*** Material for the task ***

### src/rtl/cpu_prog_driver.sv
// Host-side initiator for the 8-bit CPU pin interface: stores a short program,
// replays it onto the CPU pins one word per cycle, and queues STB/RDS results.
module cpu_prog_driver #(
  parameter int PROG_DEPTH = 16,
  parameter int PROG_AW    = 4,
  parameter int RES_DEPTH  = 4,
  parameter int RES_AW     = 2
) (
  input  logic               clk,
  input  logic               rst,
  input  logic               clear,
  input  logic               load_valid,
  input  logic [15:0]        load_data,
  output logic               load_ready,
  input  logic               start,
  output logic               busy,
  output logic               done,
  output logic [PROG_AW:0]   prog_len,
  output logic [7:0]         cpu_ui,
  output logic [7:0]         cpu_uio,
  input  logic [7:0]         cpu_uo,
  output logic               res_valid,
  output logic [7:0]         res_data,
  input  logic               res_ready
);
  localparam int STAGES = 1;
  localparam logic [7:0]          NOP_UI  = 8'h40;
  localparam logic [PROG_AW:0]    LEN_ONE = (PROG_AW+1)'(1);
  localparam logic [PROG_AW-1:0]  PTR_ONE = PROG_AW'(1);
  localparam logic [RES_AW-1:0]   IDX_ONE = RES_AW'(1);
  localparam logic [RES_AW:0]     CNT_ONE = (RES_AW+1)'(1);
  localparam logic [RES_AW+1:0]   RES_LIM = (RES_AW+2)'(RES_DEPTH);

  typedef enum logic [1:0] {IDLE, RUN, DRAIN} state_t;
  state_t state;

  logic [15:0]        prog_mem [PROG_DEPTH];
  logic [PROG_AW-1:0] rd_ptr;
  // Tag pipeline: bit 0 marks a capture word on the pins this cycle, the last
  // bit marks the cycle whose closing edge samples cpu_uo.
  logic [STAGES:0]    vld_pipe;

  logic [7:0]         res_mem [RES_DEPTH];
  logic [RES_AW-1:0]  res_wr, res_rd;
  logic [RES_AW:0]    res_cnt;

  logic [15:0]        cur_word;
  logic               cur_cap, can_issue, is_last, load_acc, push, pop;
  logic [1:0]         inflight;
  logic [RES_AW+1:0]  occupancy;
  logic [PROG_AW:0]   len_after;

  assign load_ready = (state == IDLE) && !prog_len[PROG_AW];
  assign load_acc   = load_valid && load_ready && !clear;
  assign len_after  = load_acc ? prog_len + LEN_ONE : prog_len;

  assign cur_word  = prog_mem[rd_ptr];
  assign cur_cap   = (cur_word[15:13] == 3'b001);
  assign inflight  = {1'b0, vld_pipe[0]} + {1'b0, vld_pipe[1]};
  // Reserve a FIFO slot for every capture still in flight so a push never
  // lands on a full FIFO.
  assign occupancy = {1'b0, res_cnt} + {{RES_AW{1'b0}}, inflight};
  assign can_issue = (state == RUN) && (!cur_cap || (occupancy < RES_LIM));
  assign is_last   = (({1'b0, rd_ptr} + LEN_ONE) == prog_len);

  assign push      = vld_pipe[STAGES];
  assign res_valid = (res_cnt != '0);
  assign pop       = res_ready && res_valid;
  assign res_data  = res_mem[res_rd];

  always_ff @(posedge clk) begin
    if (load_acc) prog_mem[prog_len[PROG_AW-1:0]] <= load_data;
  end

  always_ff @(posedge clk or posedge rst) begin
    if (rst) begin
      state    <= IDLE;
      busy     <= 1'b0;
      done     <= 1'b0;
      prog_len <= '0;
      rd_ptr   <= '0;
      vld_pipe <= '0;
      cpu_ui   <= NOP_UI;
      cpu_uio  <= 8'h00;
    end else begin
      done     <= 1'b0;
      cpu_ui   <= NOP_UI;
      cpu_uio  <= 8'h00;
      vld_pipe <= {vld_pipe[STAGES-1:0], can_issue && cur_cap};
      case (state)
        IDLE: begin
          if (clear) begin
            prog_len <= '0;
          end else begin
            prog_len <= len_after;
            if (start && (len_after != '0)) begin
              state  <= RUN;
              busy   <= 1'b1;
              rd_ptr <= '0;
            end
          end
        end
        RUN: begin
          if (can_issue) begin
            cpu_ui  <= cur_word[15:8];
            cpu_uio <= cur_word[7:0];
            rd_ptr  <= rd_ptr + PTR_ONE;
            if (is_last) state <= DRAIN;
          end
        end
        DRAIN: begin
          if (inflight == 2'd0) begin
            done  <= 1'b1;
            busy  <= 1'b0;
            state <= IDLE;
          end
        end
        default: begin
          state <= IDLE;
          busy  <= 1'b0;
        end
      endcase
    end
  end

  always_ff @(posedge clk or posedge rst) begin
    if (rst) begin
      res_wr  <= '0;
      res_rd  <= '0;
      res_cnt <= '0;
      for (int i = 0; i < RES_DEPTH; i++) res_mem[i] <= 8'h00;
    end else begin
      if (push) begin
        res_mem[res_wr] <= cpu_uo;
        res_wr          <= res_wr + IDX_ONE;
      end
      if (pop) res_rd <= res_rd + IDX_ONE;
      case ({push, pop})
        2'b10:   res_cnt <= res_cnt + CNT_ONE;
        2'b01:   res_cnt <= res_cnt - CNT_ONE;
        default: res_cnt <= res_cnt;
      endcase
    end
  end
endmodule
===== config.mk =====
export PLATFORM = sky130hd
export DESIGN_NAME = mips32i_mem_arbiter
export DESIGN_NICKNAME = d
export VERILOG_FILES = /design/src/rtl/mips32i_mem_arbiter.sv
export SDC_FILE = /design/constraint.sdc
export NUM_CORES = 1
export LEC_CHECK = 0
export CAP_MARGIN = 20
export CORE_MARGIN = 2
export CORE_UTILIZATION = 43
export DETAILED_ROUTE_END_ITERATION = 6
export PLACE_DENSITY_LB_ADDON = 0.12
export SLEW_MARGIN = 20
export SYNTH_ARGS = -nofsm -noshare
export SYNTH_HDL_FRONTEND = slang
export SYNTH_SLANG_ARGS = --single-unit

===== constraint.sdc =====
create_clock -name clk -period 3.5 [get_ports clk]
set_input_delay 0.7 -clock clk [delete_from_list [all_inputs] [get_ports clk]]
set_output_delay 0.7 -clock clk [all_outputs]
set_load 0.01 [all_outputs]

*** End of Material for the task ***

**Your assignment**
After reading through the records, retype all of them exactly.

**Written answer**
### src/rtl/cpu_prog_driver.sv
// Host-side initiator for the 8-bit CPU pin interface: stores a short program,
// replays it onto the CPU pins one word per cycle, and queues STB/RDS results.
module cpu_prog_driver #(
  parameter int PROG_DEPTH = 16,
  parameter int PROG_AW    = 4,
  parameter int RES_DEPTH  = 4,
  parameter int RES_AW     = 2
) (
  input  logic               clk,
  input  logic               rst,
  input  logic               clear,
  input  logic               load_valid,
  input  logic [15:0]        load_data,
  output logic               load_ready,
  input  logic               start,
  output logic               busy,
  output logic               done,
  output logic [PROG_AW:0]   prog_len,
  output logic [7:0]         cpu_ui,
  output logic [7:0]         cpu_uio,
  input  logic [7:0]         cpu_uo,
  output logic               res_valid,
  output logic [7:0]         res_data,
  input  logic               res_ready
);
  localparam int STAGES = 1;
  localparam logic [7:0]          NOP_UI  = 8'h40;
  localparam logic [PROG_AW:0]    LEN_ONE = (PROG_AW+1)'(1);
  localparam logic [PROG_AW-1:0]  PTR_ONE = PROG_AW'(1);
  localparam logic [RES_AW-1:0]   IDX_ONE = RES_AW'(1);
  localparam logic [RES_AW:0]     CNT_ONE = (RES_AW+1)'(1);
  localparam logic [RES_AW+1:0]   RES_LIM = (RES_AW+2)'(RES_DEPTH);

  typedef enum logic [1:0] {IDLE, RUN, DRAIN} state_t;
  state_t state;

  logic [15:0]        prog_mem [PROG_DEPTH];
  logic [PROG_AW-1:0] rd_ptr;
  // Tag pipeline: bit 0 marks a capture word on the pins this cycle, the last
  // bit marks the cycle whose closing edge samples cpu_uo.
  logic [STAGES:0]    vld_pipe;

  logic [7:0]         res_mem [RES_DEPTH];
  logic [RES_AW-1:0]  res_wr, res_rd;
  logic [RES_AW:0]    res_cnt;

  logic [15:0]        cur_word;
  logic               cur_cap, can_issue, is_last, load_acc, push, pop;
  logic [1:0]         inflight;
  logic [RES_AW+1:0]  occupancy;
  logic [PROG_AW:0]   len_after;

  assign load_ready = (state == IDLE) && !prog_len[PROG_AW];
  assign load_acc   = load_valid && load_ready && !clear;
  assign len_after  = load_acc ? prog_len + LEN_ONE : prog_len;

  assign cur_word  = prog_mem[rd_ptr];
  assign cur_cap   = (cur_word[15:13] == 3'b001);
  assign inflight  = {1'b0, vld_pipe[0]} + {1'b0, vld_pipe[1]};
  // Reserve a FIFO slot for every capture still in flight so a push never
  // lands on a full FIFO.
  assign occupancy = {1'b0, res_cnt} + {{RES_AW{1'b0}}, inflight};
  assign can_issue = (state == RUN) && (!cur_cap || (occupancy < RES_LIM));
  assign is_last   = (({1'b0, rd_ptr} + LEN_ONE) == prog_len);

  assign push      = vld_pipe[STAGES];
  assign res_valid = (res_cnt != '0);
  assign pop       = res_ready && res_valid;
  assign res_data  = res_mem[res_rd];

  always_ff @(posedge clk) begin
    if (load_acc) prog_mem[prog_len[PROG_AW-1:0]] <= load_data;
  end

  always_ff @(posedge clk or posedge rst) begin
    if (rst) begin
      state    <= IDLE;
      busy     <= 1'b0;
      done     <= 1'b0;
      prog_len <= '0;
      rd_ptr   <= '0;
      vld_pipe <= '0;
      cpu_ui   <= NOP_UI;
      cpu_uio  <= 8'h00;
    end else begin
      done     <= 1'b0;
      cpu_ui   <= NOP_UI;
      cpu_uio  <= 8'h00;
      vld_pipe <= {vld_pipe[STAGES-1:0], can_issue && cur_cap};
      case (state)
        IDLE: begin
          if (clear) begin
            prog_len <= '0;
          end else begin
            prog_len <= len_after;
            if (start && (len_after != '0)) begin
              state  <= RUN;
              busy   <= 1'b1;
              rd_ptr <= '0;
            end
          end
        end
        RUN: begin
          if (can_issue) begin
            cpu_ui  <= cur_word[15:8];
            cpu_uio <= cur_word[7:0];
            rd_ptr  <= rd_ptr + PTR_ONE;
            if (is_last) state <= DRAIN;
          end
        end
        DRAIN: begin
          if (inflight == 2'd0) begin
            done  <= 1'b1;
            busy  <= 1'b0;
            state <= IDLE;
          end
        end
        default: begin
          state <= IDLE;
          busy  <= 1'b0;
        end
      endcase
    end
  end

  always_ff @(posedge clk or posedge rst) begin
    if (rst) begin
      res_wr  <= '0;
      res_rd  <= '0;
      res_cnt <= '0;
      for (int i = 0; i < RES_DEPTH; i++) res_mem[i] <= 8'h00;
    end else begin
      if (push) begin
        res_mem[res_wr] <= cpu_uo;
        res_wr          <= res_wr + IDX_ONE;
      end
      if (pop) res_rd <= res_rd + IDX_ONE;
      case ({push, pop})
        2'b10:   res_cnt <= res_cnt + CNT_ONE;
        2'b01:   res_cnt <= res_cnt - CNT_ONE;
        default: res_cnt <= res_cnt;
      endcase
    end
  end
endmodule
===== config.mk =====
export PLATFORM = sky130hd
export DESIGN_NAME = mips32i_mem_arbiter
export DESIGN_NICKNAME = d
export VERILOG_FILES = /design/src/rtl/mips32i_mem_arbiter.sv
export SDC_FILE = /design/constraint.sdc
export NUM_CORES = 1
export LEC_CHECK = 0
export CAP_MARGIN = 20
export CORE_MARGIN = 2
export CORE_UTILIZATION = 43
export DETAILED_ROUTE_END_ITERATION = 6
export PLACE_DENSITY_LB_ADDON = 0.12
export SLEW_MARGIN = 20
export SYNTH_ARGS = -nofsm -noshare
export SYNTH_HDL_FRONTEND = slang
export SYNTH_SLANG_ARGS = --single-unit

===== constraint.sdc =====
create_clock -name clk -period 3.5 [get_ports clk]
set_input_delay 0.7 -clock clk [delete_from_list [all_inputs] [get_ports clk]]
set_output_delay 0.7 -clock clk [all_outputs]
set_load 0.01 [all_outputs]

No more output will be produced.